OpenAI for instance returns 800 delta events for a few sentences of text. This is USELESS information. Only the final response is useful. They can easily add an input parameter to subscribe to the events (in an array) that you want returned. But no thought went into any of it. Not RAG, not responses, almost nothing. It was a rush to market for a product that can only be used for 1% of enterprise organizations.
Google has done a nice job with their bastardized version of RAG. I don’t want to request records from RAG and then send them to the LLM. Google integrated this so that you make a request to the LLM and it generates keywords and parameters which it passes to Gecko (RAG model) which doesn’t have the natural language search capabilities, but is ridiculously fast at retrieving data based on keywords. So both models are leveraged, the LLM generates the widest range of keywords and parameters and the RAG model retrieves the records.
Then Gecko passes the records back to Gemini to perform whatever tasks you instruct it to do.
I have 40 instances of “Request Engines” which send 200-300 requests containing chucks (array of JSON objects). Each object contains some IDs for reference to update information in our database, and some text. The objects are batched into chunks of about 1000 characters. The system appends the serialized JSON objects until the length exceeds 1000 characters. Each item in the array is then processed by Gemini.

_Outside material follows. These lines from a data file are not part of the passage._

Context: an optimization exercise on an open-source flow, tuned for a short achievable clock period and few clock cycles per item. The choices shown serve that exercise and are no tape-out recipe.
The RTL was checked by simulation tests, not by an equivalence proof against the original design.

// luxconv
module luxconv (
    input  wire        clk,
    input  wire        rst,
    input  wire        req_valid,
    input  wire [1:0]  req_gain,
    input  wire [7:0]  req_cycles,
    input  wire [15:0] req_ch1,
    input  wire [15:0] req_ch0,
    output wire        req_ready,
    output wire        rsp_valid,
    output wire [3:0]  rsp_status,
    output wire [23:0] rsp_lux,
    output wire [2:0]  obs_band,
    output wire [32:0] obs_ratio,
    output wire [23:0] obs_chn0,
    output wire [23:0] obs_chn1,
    output wire [23:0] obs_scale0,
    output wire [23:0] obs_scale1,
    output wire [1:0]  phase
);
    localparam [2:0] ST_DONE = 3'd0, ST_C1 = 3'd1, ST_C2 = 3'd2, ST_D1 = 3'd3,
                     ST_D2 = 3'd4, ST_D3 = 3'd5;
    reg        active;           
    reg [2:0]  st;               
    reg [15:0] r_ch0, r_ch1;
    reg [1:0]  r_gain;
    reg [7:0]  r_cycles;
    reg [23:0] t_s, t_s107, t_s115;
    localparam [255:0] T_S_B0 = 256'h363569241ad53a23e1f178e8318ee870034dcc5a33292274bed3195aa684da28;
    localparam [255:0] T_S_B1 = 256'h491e9560d0550a72242e55b0b7428bf467924f419dc8528c1bac510e6d5c22c0;
    localparam [255:0] T_S_B2 = 256'h85f7a3979411429faa5355f3544927f29678cf0c22f4781eb4b978c252d2be08;
    localparam [255:0] T_S_B3 = 256'h560d3f5847c6d25edbde44e1d0ab06683f1765870dfde93c6cb20ec665c8cc60;
  ...
Settings: LEC_CHECK=0, CAP_MARGIN=20, CORE_MARGIN=2, CORE_UTILIZATION=35, SETUP_SLACK_MARGIN=1, SLEW_MARGIN=20; clock period 12.0 ns.
run.sh (not shown) runs the stock make flow with config.mk's settings and CLKGATE_MAP_FILE= SYNTH_SCRIPT=/design/flow/synth_recipe.tcl, a recipe that flattens the netlist after the stock synthesis.
Testbench counts at the start, summed over its fixed seeds: cycles 9,608, items 1,600.
==> next run, changes <==
--- a/flow/design.v
+++ b/flow/design.v
@@ -85,17 +85,17 @@
     output wire [23:0] obs_scale1,
     output wire [1:0]  phase
 );
     localparam [2:0] ST_DONE = 3'd0, ST_C1 = 3'd1, ST_C2 = 3'd2, ST_D1 = 3'd3,
                      ST_D2 = 3'd4, ST_D3 = 3'd5;
     reg        active;           
     reg [2:0]  st;               
-    reg [15:0] r_ch0, r_ch1;
-    reg [1:0]  r_gain;
-    reg [7:0]  r_cycles;
+    wire [15:0] r_ch0 = req_ch0, r_ch1 = req_ch1;
+    wire [1:0]  r_gain = req_gain;
+    wire [7:0]  r_cycles = req_cycles;
     reg [23:0] t_s, t_s107, t_s115;
     localparam [255:0] T_S_B0 = 256'h363569241ad53a23e1f178e8318ee870034dcc5a33292274bed3195aa684da28;
     localparam [255:0] T_S_B1 = 256'h491e9560d0550a72242e55b0b7428bf467924f419dc8528c1bac510e6d5c22c0;
     localparam [255:0] T_S_B2 = 256'h85f7a3979411429faa5355f3544927f29678cf0c22f4781eb4b978c252d2be08;
     localparam [255:0] T_S_B3 = 256'h560d3f5847c6d25edbde44e1d0ab06683f1765870dfde93c6cb20ec665c8cc60;
     localparam [255:0] T_S_B4 = 256'h98036a6032983761ac344eea3849e96ee37cbacedea9c12877b33f96a42ab8a8;
     localparam [255:0] T_S_B5 = 256'h4aaa4c7ff1b55b806558424c0a88b0ce4188447926a8499a9e4ae190f5762040;
@@ -1364,34 +1364,28 @@
     wire issue = req_valid && !busy;
     always @(posedge clk) begin
         if (rst) begin
             active <= 1'b0;
             st     <= ST_DONE;
         end else if (issue) begin
             active <= 1'b1;
-            st     <= ST_C1;
+            st     <= ST_C2;
         end else if (busy) begin
             st     <= (st == ST_D3) ? ST_DONE : st + 3'd1;
         end
     end
     always @(posedge clk) begin
         if (!rst && issue) begin
-            r_ch0    <= req_ch0;
-            r_ch1    <= req_ch1;
-            r_gain   <= req_gain;
-            r_cycles <= req_cycles;
+            cfg <= (r_cycles == 8'd0);
+            s0  <= a_s0;
+            s1  <= a_s1;
+            c0  <= a_p0[39:16];
+            c1  <= a_p1[39:16];
         end else begin
             case (st)
-                ST_C1: begin
-                    cfg <= (r_cycles == 8'd0);
-                    s0  <= a_s0;
-                    s1  <= a_s1;
-                    c0  <= a_p0[39:16];
-                    c1  <= a_p1[39:16];
-                end
                 ST_C2: begin
                     zero     <= cfg || degen;
                     o_status <= cfg ? 4'b1001 : degen ? 4'b0011 : neg ? 4'b0101 : 4'b0001;
                     o_lux    <= (cfg || degen || neg) ? 24'd0 : tbias[39:16];
                     o_band   <= (cfg || degen) ? 3'd0 : band;
                     mults    <= a_mults;
                     rr       <= d0_out[23:0];
The changed run finished clean.
Setup slack degrades by 280 ps.
Synthesized area drops by 1.3%.
Global-route usage increases by 0.74 points.
Routed wire length is higher by 0.77%.
Final cell count grows by 2.8%.
Synthesized cell count falls by 0.78%.
Cell area went up by 4.0%.
Clock-buffer cell count is lower by 9.
First-iteration DRC count went up by 0.95%.
Testbench counts after the change, summed over its fixed seeds: cycles 8,008, items 1,600.

-- what the ideal ports hide --
Ports are ideal in the flow. The routed layouts listed here were re-timed in OpenROAD.
Step 1: set_driving_cell puts a clkbuf_16 on clk and a buf_2 on each other input, an assumption about the parent block.
Step 2 times the ports against the registers' clock, not the clock port: input delays grow and output delays shrink by t, the midpoint of the rising clock arrivals with the driver on.
a / b / c = ideal ports / drivers / drivers and shift; a / b = the first two.
run | shift t [ns] | slack for setup (ns) | worst hold slack (ns) | worst setup path at the end | worst slew at a driven data input, ns
the first run | 0.958 | 1.176 / 1.176 / 1.176 | 0.479 / 0.479 / 0.479 | register to register | 0.07
the second run | 0.935 | 0.892 / 0.892 / 0.117 | 0.481 / 0.481 / 0.481 | input to register | 0.13
After both steps every run listed still meets setup and hold. For the second run, which loses most, drivers alone change the setup slack by 0.000 ns; drivers and shift together by -0.775 ns.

Gemini rewrites the provided text and if the text contains an observation that is in violation of a Code of Federal Regulations, it cites the regulation, VERBATIM, with the Code and relevant section.
Gemini’s context was completely unreliable, so we uploaded the 10,000 CFRs into two JSON files which we loaded into Vertex Cloud Storage and then created a Data Store which is indexed. If Gemini determines it needs CFR information, it refers to our data and not its context.
40 instances making 40 requests asynchronously containing up to 1000 characters of JSON objects in an array. As each engine receives a response it updates the database for each item in the array of the response and then shoots out another request, until all 200 - 300 requests are done processing. The entire process takes 12 seconds. And the CFR data is 100% accurate.
It could be faster if Google didn’t return the Grounding Source data (RAG Results) as part of the response. These are often far larger than the chuck containing the array of JSON objects. And if Google created an instruction cache, so I didn’t have to post the instructions 300 times, it could be even FASTER. It stores my CFR data… why not my instructions and settings like an assistant?
I would like to test Azure and see if they faster retrieval or better features. But so far, Google is extremely fast and accurate. The objective is to only use the LLM for what it is good for… LANGUAGE. It excels at grammar, spelling and punctuation, as well as entire rewriting of descriptive text. It’s context (memory), although broad, is unreliable with regard to specific things. Steer clear of it. This limits the usage of the LLM. But currently, that’s all it’s useful for.
Go with a hybrid approach.
I love it, I made mine from scratch. RAG with LSH and real-time indexing and multiple types of text searching algorithms as fallbacks.
single and sliding window for embedding using FastBert and a ONNX model. Soon I’ll be fully implementing my custom KG.